### LISTED ENTRIES

--- START ---

== oak ==
// QAM
module QAM(clk, rst, en, Din, IFout);
input clk, rst, en;
input Din;
output reg signed [17:0] IFout;
wire [1:0] spc_out;
wire [1:0] sm_i;
wire [1:0] sm_q;
wire [1:0] lf_i;
wire [1:0] lf_q;
wire [1:0] usi_i;
wire [1:0] usi_q;
wire signed [17:0] srrc_i;
wire signed [17:0] srrc_q;
wire en0;
wire en1;
wire en2;
wire en3;
reg sm_ctrl;
reg [3:0] usi_ctrl;
reg [1:0] mix_cnt;
reg sync_i0, sync_i1, sync_q0, sync_q1;
reg ce2;
always @(posedge clk or posedge rst) begin
	if (rst) begin
	    ce2 <= 1'd0;
	end
	else begin
		ce2 <= ~ce2;
	end
end
assign en0 = en & ce2;
always @(posedge clk or posedge rst) begin
	if (rst) begin
	    sync_i0 <= 1'd0;
	    sync_q0 <= 1'd0; 
	end
	else begin
		sync_i0 <= sm_i[1];
		sync_q0 <= sm_q[1];
	end
end
always @(posedge clk or posedge rst) begin
	if (rst) begin
	    sync_i1 <= 1'd0;
	    sync_q1 <= 1'd0;
	end
	else begin
		sync_i1 <= sync_i0;
		sync_q1 <= sync_q0;
	end
end
always @(posedge clk or posedge rst) begin
	if (rst) begin
	    sm_ctrl <= 1'd0;
	end
	else if (ce2) begin
		sm_ctrl <= ~sm_ctrl;
	end
end
assign en1 = (sm_ctrl & ce2) ? 1'd1 : 1'd0;
always @(posedge clk or posedge rst) begin
	if (rst) begin
	    usi_ctrl <= 1'd0;
	end
	else if(en) begin
		if(usi_ctrl == 4'd8) usi_ctrl <= usi_ctrl;
		else usi_ctrl <= usi_ctrl + 4'd1;
	end
end
assign en2 = (usi_ctrl == 4'd8) ? 1'd1 : 1'd0;
assign en3 = 1'd1;
assign lf_i = {sync_i1, 1'd1};
assign lf_q = {sync_q1, 1'd1};
SPC u_SPC(.clk(clk),
	      .rst(rst),
	      .en(en0),
	      .Din(Din),
	      .OUT(spc_out)
	      );
SM u_SM(.clk(clk),
	    .rst(rst),
	    .en(en1),
	    .Din(spc_out),
	    .I(sm_i),
	    .Q(sm_q)
	    );
USI u_USI_i(.clk(clk),
	        .rst(rst),
	        .en(en2),
	        .lf_in(lf_i),
	        .hf_out(usi_i)
	        );
USI u_USI_q(.clk(clk),
	        .rst(rst),
	        .en(en2),
	        .lf_in(lf_q),
	        .hf_out(usi_q)
	        );
SRRC u_SRRC_i(.clk(clk),
	          .rst(rst),
	          .en(en3),
	          .Din(usi_i),
	          .Dout(srrc_i)
	          );
SRRC u_SRRC_q(.clk(clk),
	          .rst(rst),
	          .en(en3),
	          .Din(usi_q),
	          .Dout(srrc_q)
	          );
always @(posedge clk or posedge rst) begin
	if (rst) begin
	    mix_cnt <= 2'd0;
	end
	else if(en) begin
		if (mix_cnt == 2'd3) begin
			mix_cnt <= 2'd0;
  ...
Size in the first run: about 6,900 cells after synthesis, ~1,200 flip-flops, ~22 I/O pins, about 0.072 mm^2 of cells after synthesis.
==> flow/config.mk <==
export PLATFORM = sky130hd
export DESIGN_NAME = QAM
export DESIGN_NICKNAME = QAM
export VERILOG_FILES = /design/flow/design.v
export SDC_FILE = /design/flow/constraint.sdc
export NUM_CORES = 4
export LEC_CHECK = 0
export CAP_MARGIN = 10
export CORE_MARGIN = 2
export CORE_UTILIZATION = 44
export CTS_CLUSTER_SIZE = 42
export GPL_ROUTABILITY_DRIVEN = 1
export MAX_ROUTING_LAYER = met4
export PLACE_DENSITY = 0.91
export SETUP_SLACK_MARGIN = -0.13
export SLEW_MARGIN = 20
==> flow/constraint.sdc <==
create_clock -name core_clock -period 4.74 [get_ports {clk}]
set_input_delay 0.9480 -clock core_clock [delete_from_list [all_inputs] [get_ports {clk}]]
set_output_delay 0.9480 -clock core_clock [all_outputs]
set_load 0.01 [all_outputs]
run.sh (not shown) runs the stock make flow with config.mk's settings and CLKGATE_MAP_FILE=.
oak: no failed stages, no open violations at the end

--- END ---

### INSTRUCTIONS FOR THE TASK
Look through the data above and return exactly the lines from the one that contains "export PLATFORM = sky130hd" to the one that contains "export CORE_UTILIZATION = 44", inclusive, with nothing else.

### WRITTEN ANSWER
export PLATFORM = sky130hd
export DESIGN_NAME = QAM
export DESIGN_NICKNAME = QAM
export VERILOG_FILES = /design/flow/design.v
export SDC_FILE = /design/flow/constraint.sdc
export NUM_CORES = 4
export LEC_CHECK = 0
export CAP_MARGIN = 10
export CORE_MARGIN = 2
export CORE_UTILIZATION = 44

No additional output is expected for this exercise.